After which they “went out of the said house in their own shapes and likenesses. And they all, as soon as they were out of doors, got on horseback, like foals, some of one colour, some of another.”(15)
The Devil, it will be noted, does not figure at all in this account; and one would never guess how large a part the demonic powers played in the trial as a whole. The key witness was a nine-year-old girl, Jennet Device, who gave evidence against her mother, her grandmother and her brother. Now according to young Jennet a spirit in the form of a brown dog called Ball approached her mother and asked what she wished him to do; and on her instructions killed three men by occult means. She had also listened to a black dog called Dandy having a similar conversation with her brother James; after which Dandy contrived the death of an old woman.(16)
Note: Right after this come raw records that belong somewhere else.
`config.mk`:
```
export PLATFORM = sky130hd
export DESIGN_NAME = sha256_stream_hasher_flat
export DESIGN_NICKNAME = d
export VERILOG_FILES = /design/src/sv/sha256_pkg.sv /design/src/sv/sha256_if.sv /design/src/sv/sha256_compress.sv /design/src/sv/sha256_stream_hasher.sv /design/src/flat_wrapper.sv
export VERILOG_INCLUDE_DIRS = /design/src /design/src/sv
export SDC_FILE = /design/constraint.sdc
export NUM_CORES = 2
export LEC_CHECK = 0
export BUFFER_PORTS_ARGS = -buffer_cell sky130_fd_sc_hd__buf_2
export CORE_ASPECT_RATIO = 1.25
export CORE_MARGIN = 10
export CORE_UTILIZATION = 60
export CTS_CLUSTER_SIZE = 40
export DETAILED_ROUTE_END_ITERATION = 8
export PLACE_DENSITY = 0.82
export SYNTH_ARGS = -nofsm -noshare
export SYNTH_HDL_FRONTEND = slang
export SYNTH_SLANG_ARGS = --single-unit
```
`constraint.sdc`:
```
create_clock -name clock -period 52.3 [get_ports clock]
set_input_delay 10.46 -clock clock [delete_from_list [all_inputs] [get_ports clock]]
set_output_delay 10.46 -clock clock [all_outputs]
set_load 0.01 [all_outputs]
```
`src/sv/sha256_stream_hasher_defines.svh`:
```
// assertion macros for the sha256 stream hasher
`ifndef SHA256_STREAM_HASHER_DEFINES_SVH
`define SHA256_STREAM_HASHER_DEFINES_SVH
`ifndef SYNTHESIS
`define SHA_ASSERT_IMPL(label, clk, rst, ante, cons) \
   label: assert property (@(posedge clk) disable iff (rst) (ante) |-> (cons)) \
      else $error("assertion failed");
`define SHA_ASSERT_NEXT(label, clk, rst, ante, cons) \
   label: assert property (@(posedge clk) disable iff (rst) (ante) |=> (cons)) \
      else $error("assertion failed");
`else
`define SHA_ASSERT_IMPL(label, clk, rst, ante, cons)
`define SHA_ASSERT_NEXT(label, clk, rst, ante, cons)
`endif
`endif

```
`src/sv/sha256_pkg.sv`:
```
// package with sha256 constants, types and round functions
`default_nettype none
package sha256_pkg;
   localparam logic [31:0] ROUND_K [64] = '{
      32'h428a2f98, 32'h71374491, 32'hb5c0fbcf, 32'he9b5dba5, 32'h3956c25b, 32'h59f111f1,
      32'h923f82a4, 32'hab1c5ed5, 32'hd807aa98, 32'h12835b01, 32'h243185be, 32'h550c7dc3,
      32'h72be5d74, 32'h80deb1fe, 32'h9bdc06a7, 32'hc19bf174, 32'he49b69c1, 32'hefbe4786,
      32'h0fc19dc6, 32'h240ca1cc, 32'h2de92c6f, 32'h4a7484aa, 32'h5cb0a9dc, 32'h76f988da,
      32'h983e5152, 32'ha831c66d, 32'hb00327c8, 32'hbf597fc7, 32'hc6e00bf3, 32'hd5a79147,
      32'h06ca6351, 32'h14292967, 32'h27b70a85, 32'h2e1b2138, 32'h4d2c6dfc, 32'h53380d13,
      32'h650a7354, 32'h766a0abb, 32'h81c2c92e, 32'h92722c85, 32'ha2bfe8a1, 32'ha81a664b,
      32'hc24b8b70, 32'hc76c51a3, 32'hd192e819, 32'hd6990624, 32'hf40e3585, 32'h106aa070,
      32'h19a4c116, 32'h1e376c08, 32'h2748774c, 32'h34b0bcb5, 32'h391c0cb3, 32'h4ed8aa4a,
      32'h5b9cca4f, 32'h682e6ff3, 32'h748f82ee, 32'h78a5636f, 32'h84c87814, 32'h8cc70208,
      32'h90befffa, 32'ha4506ceb, 32'hbef9a3f7, 32'hc67178f2};
   localparam logic [31:0] START_H [8] = '{
      32'h6a09e667, 32'hbb67ae85, 32'h3c6ef372, 32'ha54ff53a,
      32'h510e527f, 32'h9b05688c, 32'h1f83d9ab, 32'h5be0cd19};
   localparam logic [7:0] PAD_BYTE = 8'h80;

   typedef enum logic [2:0] {
      ST_IDLE, ST_PAD, ST_COMPRESS, ST_ADD, ST_EMIT
   } state_type;

   typedef struct packed {
      logic start;
      logic busy;
   } comp_ctrl_type;

   function automatic logic [31:0] ror(input logic [31:0] x, input int n);
      ror = (x >> n) | (x << (32 - n));
   endfunction
   function automatic logic [31:0] ssig0(input logic [31:0] x);
      ssig0 = ror(x, 7) ^ ror(x, 18) ^ (x >> 3);
   endfunction
   function automatic logic [31:0] ssig1(input logic [31:0] x);
      ssig1 = ror(x, 17) ^ ror(x, 19) ^ (x >> 10);
   endfunction
   function automatic logic [31:0] bsig0(input logic [31:0] x);
      bsig0 = ror(x, 2) ^ ror(x, 13) ^ ror(x, 22);
   endfunction
   function automatic logic [31:0] bsig1(input logic [31:0] x);
      bsig1 = ror(x, 6) ^ ror(x, 11) ^ ror(x, 25);
   endfunction
endpackage
`default_nettype wire

```
`src/sv/sha256_if.sv`:
```
// valid/ready channel interfaces
`default_nettype none
interface sha256_req_if;
   logic valid;
   logic ready;
   logic [7:0] data_byte;
   logic byte_valid;
   logic end_of_message;
   modport source (output valid, data_byte, byte_valid, end_of_message, input ready);
   modport sink (input valid, data_byte, byte_valid, end_of_message, output ready);
endinterface

interface sha256_rsp_if;
   logic valid;
   logic ready;
   logic [31:0] digest_word;
   logic [2:0] word_index;
   logic last_word;
   modport source (output valid, digest_word, word_index, last_word, input ready);
   modport sink (input valid, digest_word, word_index, last_word, output ready);
endinterface
`default_nettype wire

```
`src/sv/sha256_compress.sv`:
```
// 64-round compression with message schedule held in a 16-word memory
`default_nettype none
`include "sha256_stream_hasher_defines.svh"
module sha256_compress
   import sha256_pkg::*;
(
   input  wire logic          clock,
   input  wire logic          reset,
   input  wire comp_ctrl_type ctrl,
   input  wire logic          wr_en,
   input  wire logic [3:0]    wr_addr,
   input  wire logic [31:0]   wr_data,
   input  wire logic [255:0]  h_in,
   output logic              done,
   output logic [255:0]      v_out
);
   // schedule window in a memory: each round reads w-16, w-15, w-7 in turn; w-2 kept in registers
   logic [31:0] wmem [16];
   logic [31:0] rd_ff;
   logic [3:0]  rd_addr;
   logic [5:0]  round_ff, round_in;
   logic [1:0]  phase_ff, phase_in;
   logic        run_ff, run_in;
   logic [31:0] w16_ff, w15_ff;
   logic [31:0] wm1_ff, wm2_ff;
   logic [31:0] v_ff [8];
   logic [31:0] wt, t1, t2;
   logic        mwr;
   logic [3:0]  maddr;
   logic [31:0] mdata;

   always_comb begin
      case (phase_ff)
         2'd0: rd_addr = round_ff[3:0];
         2'd1: rd_addr = round_ff[3:0] + 4'd1;
         default: rd_addr = round_ff[3:0] + 4'd9;
      endcase
   end

   always_ff @(posedge clock) begin
      rd_ff <= wmem[rd_addr];
      if (mwr) wmem[maddr] <= mdata;
   end

   always_comb begin
      if (round_ff < 6'd16) wt = w16_ff;
      else wt = w16_ff + ssig0(w15_ff) + rd_ff + ssig1(wm2_ff);
      t1 = v_ff[7] + bsig1(v_ff[4]) + ((v_ff[4] & v_ff[5]) ^ (~v_ff[4] & v_ff[6]))
         + ROUND_K[round_ff] + wt;
      t2 = bsig0(v_ff[0]) + ((v_ff[0] & v_ff[1]) ^ (v_ff[0] & v_ff[2]) ^ (v_ff[1] & v_ff[2]));
      mwr = wr_en || (run_ff && phase_ff == 2'd3);
      maddr = wr_en ? wr_addr : round_ff[3:0];
      mdata = wr_en ? wr_data : wt;
      run_in = run_ff;
      phase_in = phase_ff;
      round_in = round_ff;
      done = 1'b0;
      if (ctrl.start && !run_ff) begin
         run_in = 1'b1;
         phase_in = 2'd0;
         round_in = 6'd0;
      end else if (run_ff) begin
         phase_in = phase_ff + 2'd1;
         if (phase_ff == 2'd3) begin
            round_in = round_ff + 6'd1;
            if (round_ff == 6'd63) begin
               run_in = 1'b0;
               done = 1'b1;
            end
         end
      end
   end

   always_ff @(posedge clock) begin
      if (reset) begin
         run_ff <= 1'b0;
         phase_ff <= 2'd0;
         round_ff <= 6'd0;
      end else begin
         run_ff <= run_in;
         phase_ff <= phase_in;
         round_ff <= round_in;
      end
      if (phase_ff == 2'd1) w16_ff <= rd_ff;
      if (phase_ff == 2'd2) w15_ff <= rd_ff;
      if (phase_ff == 2'd3 && run_ff) begin
         wm2_ff <= wm1_ff;
         wm1_ff <= wt;
      end
      if (ctrl.start && !run_ff) begin
         for (int i = 0; i < 8; i++) v_ff[i] <= h_in[255 - 32*i -: 32];
      end else if (run_ff && phase_ff == 2'd3) begin
         v_ff[7] <= v_ff[6];
         v_ff[6] <= v_ff[5];
         v_ff[5] <= v_ff[4];
         v_ff[4] <= v_ff[3] + t1;
         v_ff[3] <= v_ff[2];
         v_ff[2] <= v_ff[1];
         v_ff[1] <= v_ff[0];
         v_ff[0] <= t1 + t2;
      end
   end

   always_comb begin
      for (int i = 0; i < 8; i++) v_out[255 - 32*i -: 32] = v_ff[i];
   end

   `SHA_ASSERT_NEXT(a_no_restart, clock, reset, run_ff && !done, run_ff)
   `SHA_ASSERT_IMPL(a_no_write_run, clock, reset, run_ff, !wr_en)
   `SHA_ASSERT_IMPL(a_busy_match, clock, reset, ctrl.busy, run_ff || ctrl.start)
endmodule
`default_nettype wire

```
`src/sv/sha256_stream_hasher.sv`:
```
// byte-serial sha256 hasher, top level
// a message byte is taken only in idle; every 64th byte starts a compression
// (rounds run on the schedule memory port, with load before and add after)
// end of message pads one byte a cycle between compressions, then emits eight
// words one per cycle while rsp is ready; digest latency depends on padding length
// synchronous reset loads the initial hash values and clears counts
`default_nettype none
`include "sha256_stream_hasher_defines.svh"
module sha256_stream_hasher
   import sha256_pkg::*;
(
   input  wire logic   clock,
   input  wire logic   reset,
   sha256_req_if.sink   req,
   sha256_rsp_if.source rsp
);
   state_type   state_ff, state_in;
   logic [31:0] h_ff [8];
   logic [5:0]  fill_ff, fill_in;
   logic [63:0] len_ff, len_in;
   logic [31:0] word_ff;
   logic        fin_ff, fin_in;
   logic        tail_ff, tail_in;
   logic        pad_mode_ff, pad_mode_in;
   logic [2:0]  idx_ff, idx_in;
   logic        wr_en;
   logic [7:0]  wr_byte;
   logic [31:0] word_val;
   logic        done;
   logic [255:0] h_vec, v_vec;
   comp_ctrl_type ctrl;
   logic        accept;
   logic        add_en;
   logic        clear;
   logic [63:0] bits;
   logic        mem_wr;
   logic [3:0]  mem_addr;
   logic [31:0] mem_data;

   assign req.ready = state_ff == ST_IDLE;
   assign accept = req.valid && req.ready;
   assign bits = {len_ff[60:0], 3'b000};

   always_comb begin
      for (int i = 0; i < 8; i++) h_vec[255 - 32*i -: 32] = h_ff[i];
   end

   always_comb begin
      state_in = state_ff;
      fill_in = fill_ff;
      len_in = len_ff;
      fin_in = fin_ff;
      tail_in = tail_ff;
      pad_mode_in = pad_mode_ff;
      idx_in = idx_ff;
      wr_en = 1'b0;
      wr_byte = 8'd0;
      add_en = 1'b0;
      clear = 1'b0;
      ctrl.start = 1'b0;
      ctrl.busy = state_ff == ST_COMPRESS;
      case (state_ff)
         ST_IDLE: begin
            if (accept) begin
               if (req.byte_valid) begin
                  wr_en = 1'b1;
                  wr_byte = req.data_byte;
                  fill_in = fill_ff + 6'd1;
                  len_in = len_ff + 64'd1;
               end
               if (req.end_of_message) begin
                  fin_in = 1'b1;
                  pad_mode_in = 1'b1;
               end
               if (req.byte_valid && fill_ff == 6'd63) begin
                  state_in = ST_COMPRESS;
                  ctrl.start = 1'b1;
               end else if (req.end_of_message) begin
                  state_in = ST_PAD;
               end
            end
         end
         ST_PAD: begin
            wr_en = 1'b1;
            fill_in = fill_ff + 6'd1;
            if (fin_ff) begin
               wr_byte = PAD_BYTE;
               fin_in = 1'b0;
               tail_in = fill_ff < 6'd56;
            end else if (tail_ff && fill_ff >= 6'd56) begin
               wr_byte = bits[63 - 8*fill_ff[2:0] -: 8];
            end else begin
               wr_byte = 8'd0;
            end
            if (fill_ff == 6'd63) begin
               state_in = ST_COMPRESS;
               ctrl.start = 1'b1;
            end
         end
         ST_COMPRESS: begin
            if (done) state_in = ST_ADD;
         end
         ST_ADD: begin
            add_en = 1'b1;
            if (!pad_mode_ff) begin
               state_in = ST_IDLE;
            end else if (tail_ff && !fin_ff) begin
               state_in = ST_EMIT;
               idx_in = 3'd0;
            end else begin
               state_in = ST_PAD;
               tail_in = 1'b1;
            end
         end
         ST_EMIT: begin
            if (rsp.ready) begin
               idx_in = idx_ff + 3'd1;
               if (idx_ff == 3'd7) begin
                  state_in = ST_IDLE;
                  clear = 1'b1;
                  fill_in = 6'd0;
                  len_in = 64'd0;
                  fin_in = 1'b0;
                  tail_in = 1'b0;
                  pad_mode_in = 1'b0;
               end
            end
         end
         default: state_in = ST_IDLE;
      endcase
   end

   always_ff @(posedge clock) begin
      if (reset) begin
         state_ff <= ST_IDLE;
         fill_ff <= 6'd0;
         len_ff <= 64'd0;
         fin_ff <= 1'b0;
         tail_ff <= 1'b0;
         pad_mode_ff <= 1'b0;
         idx_ff <= 3'd0;
         for (int i = 0; i < 8; i++) h_ff[i] <= START_H[i];
      end else begin
         state_ff <= state_in;
         fill_ff <= fill_in;
         len_ff <= len_in;
         fin_ff <= fin_in;
         tail_ff <= tail_in;
         pad_mode_ff <= pad_mode_in;
         idx_ff <= idx_in;
         if (add_en) begin
            for (int i = 0; i < 8; i++) h_ff[i] <= h_ff[i] + v_vec[255 - 32*i -: 32];
         end else if (clear) begin
            for (int i = 0; i < 8; i++) h_ff[i] <= START_H[i];
         end
      end
   end

   always_ff @(posedge clock) begin
      if (wr_en) begin
         if (fill_ff[1:0] == 2'd0) word_ff <= {wr_byte, 24'd0};
         else word_ff <= word_val;
      end
   end

   always_comb begin
      word_val = word_ff;
      word_val[31 - 8*fill_ff[1:0] -: 8] = wr_byte;
   end

   assign mem_wr = wr_en && fill_ff[1:0] == 2'd3;
   assign mem_addr = fill_ff[5:2];
   assign mem_data = word_val;

   sha256_compress u_comp (
      .clock   (clock),
      .reset   (reset),
      .ctrl    (ctrl),
      .wr_en   (mem_wr),
      .wr_addr (mem_addr),
      .wr_data (mem_data),
      .h_in    (h_vec),
      .done    (done),
      .v_out   (v_vec)
   );

   assign rsp.valid = state_ff == ST_EMIT;
   assign rsp.digest_word = h_ff[idx_ff];
   assign rsp.word_index = idx_ff;
   assign rsp.last_word = idx_ff == 3'd7;

   `SHA_ASSERT_IMPL(a_emit_idle, clock, reset, rsp.valid, !req.ready)
   `SHA_ASSERT_IMPL(a_last_seven, clock, reset, rsp.valid && rsp.last_word, rsp.word_index == 3'd7)
   `SHA_ASSERT_NEXT(a_start_busy, clock, reset, ctrl.start, state_ff == ST_COMPRESS)
   `SHA_ASSERT_NEXT(a_emit_hold, clock, reset, rsp.valid && !rsp.ready, rsp.valid && $stable(rsp.word_index))
endmodule
`default_nettype wire

```
`src/flat_wrapper.sv`:
```
// flat-port wrapper written by rule: the top's interface ports become plain ports
module sha256_stream_hasher_flat import sha256_pkg::*;
  (clock, reset, req_valid, req_data_byte, req_byte_valid, req_end_of_message, req_ready, rsp_valid, rsp_digest_word, rsp_word_index, rsp_last_word, rsp_ready);
  sha256_req_if req_i ();
  sha256_rsp_if rsp_i ();
  input  wire logic clock;
  input  wire logic reset;
  input wire logic [$bits(req_i.valid)-1:0] req_valid;
  input wire logic [$bits(req_i.data_byte)-1:0] req_data_byte;
  input wire logic [$bits(req_i.byte_valid)-1:0] req_byte_valid;
  input wire logic [$bits(req_i.end_of_message)-1:0] req_end_of_message;
  output wire logic [$bits(req_i.ready)-1:0] req_ready;
  output wire logic [$bits(rsp_i.valid)-1:0] rsp_valid;
  output wire logic [$bits(rsp_i.digest_word)-1:0] rsp_digest_word;
  output wire logic [$bits(rsp_i.word_index)-1:0] rsp_word_index;
  output wire logic [$bits(rsp_i.last_word)-1:0] rsp_last_word;
  input wire logic [$bits(rsp_i.ready)-1:0] rsp_ready;
  assign req_i.valid = req_valid;
  assign req_i.data_byte = req_data_byte;
  assign req_i.byte_valid = req_byte_valid;
  assign req_i.end_of_message = req_end_of_message;
  assign req_ready = req_i.ready;
  assign rsp_valid = rsp_i.valid;
  assign rsp_digest_word = rsp_i.digest_word;
  assign rsp_word_index = rsp_i.word_index;
  assign rsp_last_word = rsp_i.last_word;
  assign rsp_i.ready = rsp_ready;
  sha256_stream_hasher u_core (.clock(clock), .reset(reset), .req(req_i), .rsp(rsp_i));
endmodule
```
-- Word-level counts from Yosys, hierarchy flattened
Memories as Yosys holds them, arrays and structs flattened. A register that Yosys moved wholly into a read port is not among the register bits.
Index checks and enable logic that the tools add are counted.
- $add $sub $neg: 28
- multiply operators: 0
- div/mod/pow operators: 0
- magnitude comparators: 4
- equality and inequality tests: 23
- shift-type cells: 3
- mux-type cells: 108
- bitwise operators: 52
- reduce and logical (&&, ||, !) cells: 26
- operators by type and width (cell ; number):
    two-way mux 32 bit ; 29
    adder 32 bit ; 18
    XOR 32 bit ; 9
    two-way mux 64 bit ; 4
    bitwise AND 32 bit ; 5
    one-hot mux 64 bit (2 select lines) ; 1
    indexed part select 71 x 33 -> 8 bit ; 1
    adder 64 x 1 -> 64 bit, second input constant ; 1
    two-way mux 3 bit ; 14
    two-way mux 1 bit ; 40
    variable shift 8 x 34 -> 39 bit, first input constant ; 1
    indexed part select 8 x 34 -> 39 bit ; 1
    negation 32 -> 34 bit ; 1
    bitwise mux 32 bit ; 1
    two-way mux 8 bit ; 4
    NOT 32 bit ; 1
    OR 10 x 32 -> 32 bit ; 1
    OR 13 x 32 -> 32 bit ; 1
    OR 14 x 32 -> 32 bit ; 1
    OR 15 x 32 -> 32 bit ; 1
    OR 19 x 32 -> 32 bit ; 1
    OR 21 x 32 -> 32 bit ; 1
    OR 25 x 32 -> 32 bit ; 1
    OR 26 x 32 -> 32 bit ; 1
    47 further kinds ; 105
- bits in registers: 248
- latch bits: 0
- RAM bits: 1024
- memory bits (read-only): 2048
- output and inout port bits: 38
- memories kept: 4
- memories (name ; words ; bits a word ; read ports ; clocked after Yosys merged registers in ; wr ports ; line ; text):
    (no name shown) ; 64 ; 32 ; 1 ; 0 ; 0 ; sha256_compress.sv:49 ; + ROUND_K[round_ff] + wt;
    u_core.u_comp.wmem ; 16 ; 32 ; 1 ; 1 ; 1 ; sha256_compress.sv:18 ; logic [31:0] wmem [16];
    u_core.h_ff ; 8 ; 32 ; 9 ; 1 ; 8 ; sha256_stream_hasher.sv:18 ; logic [31:0] h_ff [8];
    u_core.u_comp.v_ff ; 8 ; 32 ; 8 ; 0 ; 8 ; sha256_compress.sv:26 ; logic [31:0] v_ff [8];

-- Depth between registers and ports, before layout
- depth in word-level cells: 10
- gate-level depth with buffers: 46

-- By module
Synthesis repeated with hierarchy kept, for this count alone.
- cell total of the unflattened synthesis: 7402
- area, all modules: 80692.4 µm²
- modules (own cells, without submodules) (module ; times used ; cells each ; area an instance (µm²)):
    sha256_compress ; 1 ; 4173 ; 51859.7
    sha256_stream_hasher ; 1 ; 3229 ; 28832.7

-- Worst setup path after synthesis
OpenSTA, ideal clock, no wires.
- path kind: input-to-reg
- start point: input port rsp_ready
- end point: memory u_core.u_comp.v_ff[0][0], enable pin
- library setup time: 1.227 ns
- arrival: 29.585 ns
- data required time: 51.073 ns
- path slack: 21.487 ns
- stages: 10
- path through: buf_2 nand3_1 o21a_1 nor3_1 nor2_1 nor2_1 and3_1 clkbuf_1 nand3_1 o21ai_0
- RTL lines (element ; line ; text):
    start: declaration ; flat_wrapper.sv:17 ; input wire logic [$bits(rsp_i.ready)-1:0] rsp_ready;
    end: declaration ; sha256_compress.sv:26 ;

==> flow_summary.toml <==
[run_status]
status = "finished, violations left"
violations = "DRC, capacitance limit, slew limit"

[logic_synthesis]
yosys-top-cells-area = "edfxtp_1 (40%), mux4_2 (6.8%), ha_1 (6.5%)"
synth_ff_type = "edfxtp_1"
synthesis.area_um2 = 79270
yosys_warnings = 0
synthArstFlopShare = 0
synth-edff-count = 1048
syn_nets = 7862
yosysSeqAreaShare = 0.4596
yosys.area.top_type = "edfxtp_1"
synth_top_area_frac = 0.3970
synth.distinct_cells = 106
synthCells = 7241
synth_seq_cells = 1296
synth.avg_cell_area_um2 = 10.95

[clock_tree]
root_buffer = "clkbuf_16"
clock-sinks = 1296
cts_buffer_depth = 3
cts_resized = 0
cts_buffers = 134
post-cts-setup-buffers = 0
insertion_delay_ns = 0.84
cts_tree = "done"
clkTransAtPathRegs_ns = 0.07
htreeDepth = 4
hold_buffers = 0

[timing]
slew_headroom = -0.03220
setup_viol = 0
finalCritPeriodShare = 0.2698
slew_violations = 9
worst_pin_slew_ns = 1.548
hold_slack_ns = 0.3981
hold_viol = 0
setup_tns_ns = 0
fin_crit_ns = 14.11
fmax_mhz = 70.88
final.setup_skew_ns = 0.05766
grt_setup_unrepaired = "no"

[worst_setup_path]
setup.worst_path.end_class = "flip-flop"
path_cells = "buf_2 > nand3_1 > o21a_1 > nor3_1 > nor2_1 > nor2_1 > and3_1 > buf_4 > nand3_1 > o21ai_4 > buf_4"
cp_max_fo = 69
arrival_ns = 14.52
critical-path-top-delay-family = "buffers and inverters"
crit_slowest_cell = "buf_4"
critPathRequiredTime_ns = 52.71
crit_type = "in2reg"
crit_buf_inv = 3
critPathMaxStageDelay_ns = 0.92
critPathLaunchType = "primary input"

[detailed_routing]
drtPass1Iterations = 9
drtIter0Drc = 8958
viasPerCell = 6.858
wl_per_cell_um = 29.06
ant_nets = 0
wl_um = 263500
drc = 43
vias = 62177

[power_and_ir_drop]
p_per_area_nw_per_um2 = 25.68
p_leak_nw = 33.25
peakVddDrop_mv = 0.04316
power_mw = 2.210

[place]
hpwl_um = 177700
dp_cells = 8790
io_buffers = 51
place_congestion = 1.016

[finish]
multi_input_area_um2 = 40210
area_growth_pct = 8.574
fillers = 9460
layout.nets = 7811
stdcell_count = 9066
regArea_um2 = 36450
drive_gt1_frac = 0.1049

[grt]
overflow = 0
antenna_found_initial = 27
track_usage = 0.3486
first_global_vias = 59921
grt_pass1_wl_um = 386900
grt_max_degree = 161

[floorplan]
io_pins = 52
num_rows = 149
fp.dieW_um = 345.1
dieArea_um2 = 147100
die_y_um = 426.4
start_util = 0.6023
core_um2 = 131600

[worst_hold_path]
holdCritPathClass = "reg2reg"

[job]
maxCapViolations = 2
cell usage in the layout, fill, tap and decap left out, types with 35 or more instances in the layout:
cell	count
a211oi_1	54
a21o_1	212
a21oi_1	453
a31oi_1	46
and3_1	62
buf_2	51
buf_4	103
clkbuf_16	139
dfxtp_1	241
edfxtp_1	1048
fa_1	196
ha_1	411
inv_1	417
mux2_2	69
mux4_2	241
nand2_1	1124
nand2b_1	53
nand3_1	94
nand4_1	35
nor2_1	369
nor2b_1	58
nor3_1	92
o211ai_1	69
o21a_1	71
o21ai_0	320
o21ai_1	40
o21bai_1	56
or3_1	36
xnor2_1	404
xor2_1	211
The Somerset trials of 1664 are regarded by Murray as particularly illuminating. She quotes from the evidence of Elizabeth Styles:
“At their meeting they have usually wine and good beer, cakes, meat or the like. They eat and drink really when they meet in their bodies, dance also and have music. The man in black sits at the higher end, and Anne Bishop usually next him. He uses some words before meat, and none after, his voice is audible, and very low.”(17)
She does not quote the sentence immediately preceding: “At every meeting the Spirit vanishes away, he appoints the next meeting place and time, and at his departure there is a foul smell.” Nor is there any mention of certain other details supplied by the same witness. For Elizabeth Styles said that, while the Devil sometimes appeared to her as a man, he usually did so in the form of a dog, a cat or a fly; as a fly, he was apt to suck at the back of her head. He also provided his followers with oil with which to anoint their foreheads and wrists — which enabled them to be carried in a moment to and from the meetings. On the other hand, Elizabeth added that sometimes the meetings were attended by the witches’ spirits only, their bodies remaining at home.(18)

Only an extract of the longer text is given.